帯状疱疹後坐骨神経痛

帯状疱疹後坐骨神経痛

帯状疱疹はヘルペスウイルスによって引き起こされる病気です。
ほとんどの人が子供の頃に一度ウイルスに感染して免疫ができているので、発症しないのですが、病気や過労、ストレス、加齢などで免疫力が落ちると発症することがあります。

ヘルペスウイルスは成人のほとんどの人が保有しているウイルスで、水疱瘡もこのウイルスです。水泡が出てくるまでは診断がつきにくいのも特徴です。
ヘルペスウイルスは脊髄神経節に進入し皮膚に運ばれ、そこに感染を起こし帯状疱疹が発症します

帯状疱疹による坐骨神経痛はウイルス感染が原因で、腰の神経の支配域に沿って、皮膚に赤黒く膨れ上がった斑点や水泡がたくさんできて、ピリピリとした非常に強く不愉快な痛みが生じます。また、完治しても皮膚に跡が残るほど強い症状を呈します。

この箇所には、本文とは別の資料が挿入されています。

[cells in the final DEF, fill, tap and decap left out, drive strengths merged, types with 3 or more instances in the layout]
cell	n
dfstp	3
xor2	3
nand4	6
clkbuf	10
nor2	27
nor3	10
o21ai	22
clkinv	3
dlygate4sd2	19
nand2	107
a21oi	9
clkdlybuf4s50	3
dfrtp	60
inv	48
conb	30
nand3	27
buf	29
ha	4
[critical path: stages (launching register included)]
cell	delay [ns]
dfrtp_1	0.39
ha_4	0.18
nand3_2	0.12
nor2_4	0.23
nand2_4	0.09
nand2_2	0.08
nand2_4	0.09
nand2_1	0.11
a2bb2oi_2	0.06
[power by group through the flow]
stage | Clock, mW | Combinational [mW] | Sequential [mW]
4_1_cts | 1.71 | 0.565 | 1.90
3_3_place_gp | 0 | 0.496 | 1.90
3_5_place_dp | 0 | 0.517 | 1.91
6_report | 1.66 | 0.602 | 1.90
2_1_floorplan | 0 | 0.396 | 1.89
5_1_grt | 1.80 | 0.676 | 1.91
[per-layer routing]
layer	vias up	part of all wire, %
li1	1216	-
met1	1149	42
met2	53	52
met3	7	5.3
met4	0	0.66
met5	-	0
### src/rtl/cpu_trace_monitor.sv
// Commit-trace monitor for the single-cycle core: counts cycles and retired
// instructions, captures register-file writes into a first-word-fall-through
// FIFO drained by a valid/ready consumer, and latches a halt when the PC
// sits on the same address for HALT_CYCLES consecutive active edges.
module cpu_trace_monitor #(
    parameter int unsigned XLEN        = 32,
    parameter int unsigned DEPTH       = 16,
    parameter int unsigned HALT_CYCLES = 8,
    parameter int unsigned CNT_W       = 32
) (
    input  logic             clk,
    input  logic             rst,
    input  logic             enable,
    input  logic [XLEN-1:0]  pc,
    input  logic             reg_write,
    input  logic [4:0]       rd_addr,
    input  logic [XLEN-1:0]  wr_data,
    output logic             trc_valid,
    input  logic             trc_ready,
    output logic [XLEN-1:0]  trc_pc,
    output logic [4:0]       trc_rd,
    output logic [XLEN-1:0]  trc_data,
    output logic [CNT_W-1:0] cycle_count,
    output logic [CNT_W-1:0] retire_count,
    output logic [CNT_W-1:0] drop_count,
    output logic             overflow,
    output logic             halted
);

    localparam int unsigned AW = $clog2(DEPTH);
    localparam int unsigned RW = $clog2(HALT_CYCLES + 1);
    localparam int unsigned EW = 2 * XLEN + 5;

    localparam logic [AW:0]      PtrOne = (AW + 1)'(1);
    localparam logic [RW-1:0]    RepOne = RW'(1);
    localparam logic [RW-1:0]    RepMax = RW'(HALT_CYCLES);
    localparam logic [CNT_W-1:0] CntOne = CNT_W'(1);
    localparam logic [CNT_W-1:0] CntMax = '1;

    logic [EW-1:0]    mem_q [DEPTH];
    logic [AW:0]      wptr_q, wptr_d;
    logic [AW:0]      rptr_q, rptr_d;
    logic [XLEN-1:0]  pc_q, pc_d;
    logic             pc_vld_q, pc_vld_d;
    logic [RW-1:0]    rep_q, rep_d;
    logic [CNT_W-1:0] cycle_q, cycle_d;
    logic [CNT_W-1:0] retire_q, retire_d;
    logic [CNT_W-1:0] drop_q, drop_d;
    logic             overflow_q, overflow_d;
    logic             halted_q, halted_d;

    logic fifo_empty, fifo_full;
    logic active, pop, capture, push, drop;
    logic [RW-1:0] rep_inc;

    // Pointers carry one extra wrap bit so full and empty are distinguishable.
    assign fifo_empty = (wptr_q == rptr_q);
    assign fifo_full  = (wptr_q[AW] != rptr_q[AW]) && (wptr_q[AW-1:0] == rptr_q[AW-1:0]);

    assign active  = enable && !halted_q;
    assign pop     = !fifo_empty && trc_ready;
    assign capture = active && reg_write && (rd_addr != 5'd0);
    // A pop on the same edge frees the slot a full FIFO needs.
    assign push    = capture && (!fifo_full || pop);
    assign drop    = capture && fifo_full && !pop;
    assign rep_inc = rep_q + RepOne;

    // Next-state for counters, PC tracking, halt detection and FIFO pointers.
    always_comb begin
        wptr_d     = wptr_q;
        rptr_d     = rptr_q;
        pc_d       = pc_q;
        pc_vld_d   = pc_vld_q;
        rep_d      = rep_q;
        cycle_d    = cycle_q;
        retire_d   = retire_q;
        drop_d     = drop_q;
        overflow_d = overflow_q;
        halted_d   = halted_q;

        if (pop) begin
            rptr_d = rptr_q + PtrOne;
        end
        if (push) begin
            wptr_d = wptr_q + PtrOne;
        end

        if (active) begin
            if (cycle_q != CntMax) begin
                cycle_d = cycle_q + CntOne;
            end
            if (retire_q != CntMax) begin
                retire_d = retire_q + CntOne;
            end
            pc_d     = pc;
            pc_vld_d = 1'b1;
            if (pc_vld_q && (pc == pc_q)) begin
                rep_d = rep_inc;
                if (rep_inc == RepMax) begin
                    halted_d = 1'b1;
                end
            end else begin
                rep_d = '0;
            end
            if (drop) begin
                overflow_d = 1'b1;
                if (drop_q != CntMax) begin
                    drop_d = drop_q + CntOne;
                end
            end
        end
    end

    // Control and counter state, cleared asynchronously.
    always_ff @(posedge clk or negedge rst) begin
        if (!rst) begin
            wptr_q     <= '0;
            rptr_q     <= '0;
            pc_q       <= '0;
            pc_vld_q   <= 1'b0;
            rep_q      <= '0;
            cycle_q    <= '0;
            retire_q   <= '0;
            drop_q     <= '0;
            overflow_q <= 1'b0;
            halted_q   <= 1'b0;
        end else begin
            wptr_q     <= wptr_d;
            rptr_q     <= rptr_d;
            pc_q       <= pc_d;
            pc_vld_q   <= pc_vld_d;
            rep_q      <= rep_d;
            cycle_q    <= cycle_d;
            retire_q   <= retire_d;
            drop_q     <= drop_d;
            overflow_q <= overflow_d;
            halted_q   <= halted_d;
        end
    end

    // Trace storage; contents are don't-care until the pointers say otherwise.
    always_ff @(posedge clk) begin
        if (push) begin
            mem_q[wptr_q[AW-1:0]] <= {pc, rd_addr, wr_data};
        end
    end

    assign trc_valid                   = !fifo_empty;
    assign {trc_pc, trc_rd, trc_data}  = mem_q[rptr_q[AW-1:0]];
    assign cycle_count                 = cycle_q;
    assign retire_count                = retire_q;
    assign drop_count                  = drop_q;
    assign overflow                    = overflow_q;
    assign halted                      = halted_q;

endmodule
`config.mk`:
```
export PLATFORM = sky130hd
export DESIGN_NAME = k16_fb_arbiter
export DESIGN_NICKNAME = d
export VERILOG_FILES = /design/src/rtl/k16_bus_pkg.sv /design/src/rtl/k16_fb_arbiter.sv
export SDC_FILE = /design/constraint.sdc
export NUM_CORES = 1
export LEC_CHECK = 0
export CORE_UTILIZATION = 48
export DETAILED_ROUTE_END_ITERATION = 10
export DONT_BUFFER_PORTS = 1
export PLACE_DENSITY = 0.65
export SLEW_MARGIN = 20
export SYNTH_ARGS = -nofsm -noshare
export SYNTH_HDL_FRONTEND = slang
export SYNTH_SLANG_ARGS = --single-unit
```
`constraint.sdc`:
```
create_clock -name clk -period 1.8 [get_ports clk]
set_input_delay 0.18 -clock clk [delete_from_list [all_inputs] [get_ports clk]]
set_output_delay 0.18 -clock clk [all_outputs]
set_load 0.05 [all_outputs]
```
`src/rtl/k16_bus_pkg.sv`:
```
// K16 bus package: frame-buffer window, CPU-side arbiter FSM states and the
// I/O register map shared with the CPU address decoder.
package k16_bus_pkg;

    localparam logic [15:0] FB_BASE = 16'h8000;   // CPU address of frame-buffer word 0
    localparam int          FB_SIZE = 1200;       // 40x30 text cells

    typedef enum logic [1:0] {
        CPU_IDLE    = 2'd0,
        CPU_RD_WAIT = 2'd1,
        CPU_ACK     = 2'd2
    } cpu_state_e;

    // I/O registers at the top of the CPU address space
    localparam logic [15:0] IO_UART_DATA = 16'hFFF8;
    localparam logic [15:0] IO_UART_STAT = 16'hFFF9;
    localparam logic [15:0] IO_TIMER_LO  = 16'hFFFA;
    localparam logic [15:0] IO_TIMER_HI  = 16'hFFFB;
    localparam logic [15:0] IO_LED       = 16'hFFFC;
    localparam logic [15:0] IO_SWITCH    = 16'hFFFD;
    localparam logic [15:0] IO_VGA_CTRL  = 16'hFFFE;

endpackage

```
`src/rtl/k16_fb_arbiter.sv`:
```
// Frame-buffer arbiter: shares the registered-read frame-buffer RAM between
// the VGA text fetcher (priority) and the CPU data bus (bounded starvation).
//
// Ports:
//   clk, rst_n                      clock, async active-low reset
//   cpu_req/we/addr/wdata           CPU four-phase request
//   cpu_ack/rdata                   CPU completion and read data
//   vga_req/addr                    single-cycle VGA fetch strobe
//   vga_valid/data                  VGA fetch result (data = ram_dout)
//   ram_we/waddr/din                registered RAM write port
//   ram_raddr                       combinational RAM read address
//   ram_dout                        RAM read data, one cycle after ram_raddr
//
// CPU FSM states:
//   state       | meaning
//   ------------+---------------------------------------------------------
//   CPU_IDLE    | waiting for cpu_req; writes/misses finish here in one cycle
//   CPU_RD_WAIT | read slot granted, RAM data arrives this cycle
//   CPU_ACK     | cpu_ack high until cpu_req drops
module k16_fb_arbiter
    import k16_bus_pkg::*;
#(
    parameter int          ADDR_WIDTH   = 11,
    parameter int          DATA_WIDTH   = 16,
    parameter logic [15:0] FB_BASE      = k16_bus_pkg::FB_BASE,
    parameter int          FB_SIZE      = k16_bus_pkg::FB_SIZE,
    parameter int          STARVE_LIMIT = 4
) (
    input  logic                  clk,
    input  logic                  rst_n,
    input  logic                  cpu_req,
    input  logic                  cpu_we,
    input  logic [15:0]           cpu_addr,
    input  logic [DATA_WIDTH-1:0] cpu_wdata,
    output logic                  cpu_ack,
    output logic [DATA_WIDTH-1:0] cpu_rdata,
    input  logic                  vga_req,
    input  logic [ADDR_WIDTH-1:0] vga_addr,
    output logic                  vga_valid,
    output logic [DATA_WIDTH-1:0] vga_data,
    output logic                  ram_we,
    output logic [ADDR_WIDTH-1:0] ram_waddr,
    output logic [DATA_WIDTH-1:0] ram_din,
    output logic [ADDR_WIDTH-1:0] ram_raddr,
    input  logic [DATA_WIDTH-1:0] ram_dout
);

    localparam int          STARVE_W = $clog2(STARVE_LIMIT + 1);
    localparam logic [16:0] WIN_LO   = {1'b0, FB_BASE};
    localparam logic [16:0] WIN_HI   = WIN_LO + 17'(FB_SIZE);

    cpu_state_e            state_q, state_d;
    logic [STARVE_W-1:0]   starve_q, starve_d;
    logic                  vga_pend;
    logic [ADDR_WIDTH-1:0] vga_pend_addr;

    logic                  fb_hit;
    logic [ADDR_WIDTH-1:0] cpu_offset;
    logic                  vga_any;
    logic                  starve_full;
    logic                  cpu_grant;
    logic                  wr_hit;
    logic                  rd_miss;
    logic                  vga_owns;

    // 17-bit compare so the window end may reach 0x10000 without wrapping
    assign fb_hit      = ({1'b0, cpu_addr} >= WIN_LO) && ({1'b0, cpu_addr} < WIN_HI);
    assign cpu_offset  = ADDR_WIDTH'(cpu_addr - FB_BASE);
    assign vga_any     = vga_req | vga_pend;
    assign starve_full = (starve_q == STARVE_W'(STARVE_LIMIT));

    always_comb begin
        state_d   = state_q;
        starve_d  = starve_q;
        cpu_grant = 1'b0;
        wr_hit    = 1'b0;
        rd_miss   = 1'b0;
        case (state_q)
            CPU_IDLE: begin
                if (cpu_req) begin
                    if (cpu_we) begin
                        wr_hit  = fb_hit;
                        state_d = CPU_ACK;
                    end else if (!fb_hit) begin
                        rd_miss = 1'b1;
                        state_d = CPU_ACK;
                    end else if (!vga_any || starve_full) begin
                        cpu_grant = 1'b1;
                        state_d   = CPU_RD_WAIT;
                    end else begin
                        // a full counter always wins the slot, so this never wraps
                        starve_d = starve_q + STARVE_W'(1);
                    end
                end
            end
            CPU_RD_WAIT: state_d = CPU_ACK;
            CPU_ACK:     if (!cpu_req) state_d = CPU_IDLE;
            default:     state_d = CPU_IDLE;
        endcase
        if (state_d == CPU_ACK && state_q != CPU_ACK) begin
            starve_d = '0;
        end
    end

    // A pending VGA fetch can only exist the cycle after a forced CPU slot,
    // when the CPU sits in RD_WAIT, so it is always served immediately.
    assign vga_owns  = vga_any & ~cpu_grant;
    assign ram_raddr = cpu_grant ? cpu_offset : (vga_pend ? vga_pend_addr : vga_addr);
    assign cpu_ack   = (state_q == CPU_ACK);
    assign vga_data  = ram_dout;

    always_ff @(posedge clk or negedge rst_n) begin
        if (!rst_n) begin
            state_q       <= CPU_IDLE;
            starve_q      <= '0;
            cpu_rdata     <= '0;
            vga_valid     <= 1'b0;
            ram_we        <= 1'b0;
            ram_waddr     <= '0;
            ram_din       <= '0;
            vga_pend      <= 1'b0;
            vga_pend_addr <= '0;
        end else begin
            state_q   <= state_d;
            starve_q  <= starve_d;
            vga_valid <= vga_owns;
            ram_we    <= wr_hit;
            if (wr_hit) begin
                ram_waddr <= cpu_offset;
                ram_din   <= cpu_wdata;
            end
            if (rd_miss) begin
                cpu_rdata <= '0;
            end else if (state_q == CPU_RD_WAIT) begin
                cpu_rdata <= ram_dout;
            end
            vga_pend <= cpu_grant & vga_req;
            if (cpu_grant && vga_req) begin
                vga_pend_addr <= vga_addr;
            end
        end
    end

endmodule

```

この帯状疱疹で、皮膚症状が完治しても、ウイルスが神経を痛めつけて起こるので、その後も長くピリピリした痛みの神経痛や痺れが残ることがあります。
若年者はほとんど発症しませんが、高齢者になると半数程度の人が帯状疱疹神経痛を発症します。

皮膚症状は、水ぶくれからかさぶたになっておさまり、約3週間から1ヵ月程度かかります。
ほとんどの場合、皮膚症状の消失と共に痛みも無くなりますが、皮膚症状が回復しても痛みだけが残り、いつまでも続く場合があります。
これを「帯状疱疹後神経痛」といいます。

若い人の場合は、ウイルスによって破壊された神経の回復は良好ですが、高齢者では回復が困難で、帯状疱疹後神経痛が残りやすいといわれます。

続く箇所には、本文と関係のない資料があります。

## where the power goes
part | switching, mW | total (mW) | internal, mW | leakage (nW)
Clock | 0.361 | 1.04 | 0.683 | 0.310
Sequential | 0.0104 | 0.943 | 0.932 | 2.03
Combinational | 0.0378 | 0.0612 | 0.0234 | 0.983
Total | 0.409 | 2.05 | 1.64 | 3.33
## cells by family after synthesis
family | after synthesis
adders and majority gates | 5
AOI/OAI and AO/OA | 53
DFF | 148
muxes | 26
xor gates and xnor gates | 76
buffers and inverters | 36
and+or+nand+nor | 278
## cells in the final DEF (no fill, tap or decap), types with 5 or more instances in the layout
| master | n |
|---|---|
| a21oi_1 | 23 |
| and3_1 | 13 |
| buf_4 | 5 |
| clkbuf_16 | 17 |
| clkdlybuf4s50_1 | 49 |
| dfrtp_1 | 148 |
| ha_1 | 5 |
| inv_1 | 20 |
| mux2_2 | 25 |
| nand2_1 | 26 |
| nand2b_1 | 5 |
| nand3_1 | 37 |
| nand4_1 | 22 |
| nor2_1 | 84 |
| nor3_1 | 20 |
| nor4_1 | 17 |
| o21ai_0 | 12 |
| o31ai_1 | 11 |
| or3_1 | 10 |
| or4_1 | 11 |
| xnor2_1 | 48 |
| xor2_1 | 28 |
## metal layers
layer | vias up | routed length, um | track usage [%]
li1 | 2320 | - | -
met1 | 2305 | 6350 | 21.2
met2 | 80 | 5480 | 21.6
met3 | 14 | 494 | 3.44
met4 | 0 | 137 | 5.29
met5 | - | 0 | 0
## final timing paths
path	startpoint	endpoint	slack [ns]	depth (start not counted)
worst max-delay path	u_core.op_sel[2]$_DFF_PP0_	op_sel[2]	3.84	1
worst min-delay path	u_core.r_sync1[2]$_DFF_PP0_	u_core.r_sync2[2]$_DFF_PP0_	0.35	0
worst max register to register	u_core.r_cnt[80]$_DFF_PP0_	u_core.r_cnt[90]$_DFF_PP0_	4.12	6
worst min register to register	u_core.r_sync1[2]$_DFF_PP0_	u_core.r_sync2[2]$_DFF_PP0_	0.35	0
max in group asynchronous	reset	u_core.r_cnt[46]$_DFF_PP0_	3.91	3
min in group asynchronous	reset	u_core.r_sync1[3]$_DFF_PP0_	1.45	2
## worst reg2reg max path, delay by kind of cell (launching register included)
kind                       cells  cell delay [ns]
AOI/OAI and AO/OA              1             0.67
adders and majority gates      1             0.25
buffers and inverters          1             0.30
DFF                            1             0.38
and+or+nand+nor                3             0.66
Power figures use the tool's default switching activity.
===== src/rtl/compare_sweep_ctrl_if.sv =====
// Purpose : operand/flag bus between the sweep controller and a 2-bit comparator under test.
// Latency : none, plain wires.
// Backpr. : none, flags are sampled only after the operands have settled.
// Ports   : A, B    - operands, driven by the controller (master)
//           AgtB, AeqB, AltB - comparator flags, driven by the comparator (slave)
interface compare_sweep_ctrl_if;
  logic [1:0] A;
  logic [1:0] B;
  logic       AgtB;
  logic       AeqB;
  logic       AltB;

  modport master (
    output A,
    output B,
    input  AgtB,
    input  AeqB,
    input  AltB
  );

  modport slave (
    input  A,
    input  B,
    output AgtB,
    output AeqB,
    output AltB
  );
endinterface
[src/rtl/dot_accum_pack_pkg.sv]
// Shared word format, saturation limits and FSM encoding for dot_accum_pack.
package dot_pkg;

   localparam int DATA_W    = 16;
   localparam int FRAC_BITS = 11;

   localparam logic [DATA_W-1:0] SAT_MAX = 16'h7FFF;
   localparam logic [DATA_W-1:0] SAT_MIN = 16'h8000;

   typedef enum logic [1:0] {
      S_WAIT  = 2'd0,
      S_CLR   = 2'd1,
      S_WRITE = 2'd2,
      S_FULL  = 2'd3
   } state_t;

endpackage

[src/rtl/dot_accum_pack_if.sv]
// Packed result vector with valid/ready handshake toward the consumer.
interface dot_accum_pack_if
   import dot_pkg::*;
#(
   parameter int NUM_OUT = 64
);
   logic [DATA_W*NUM_OUT-1:0] out_vec;
   logic                      out_valid;
   logic                      out_ready;

   modport master (output out_vec, output out_valid, input out_ready);
   modport slave  (input out_vec, input out_valid, output out_ready);
endinterface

帯状疱疹が原因による神経痛は、坐骨神経痛を含め非常に治療が難しいので、帯状疱疹になったら、神経痛を残さないようにすることが治療段階で必要になります。

帯状疱疹後神経痛になると強い痛みが長く続くことになり、非常に辛いものです。
そのため、帯状疱疹に詳しい医師に診てもらい治療段階から帯状疱疹後神経痛にならないような治療を受けることが重要です。

帯状疱疹における坐骨神経痛はウイルスの感染が原因ですから、病院で治療すればほとんど治る坐骨神経痛といってもいいと思います

帯状疱疹かなと思う症状がでたら早期の受診をすることが、帯状疱疹後神経痛の一つ坐骨神経痛を回避することに繋がります。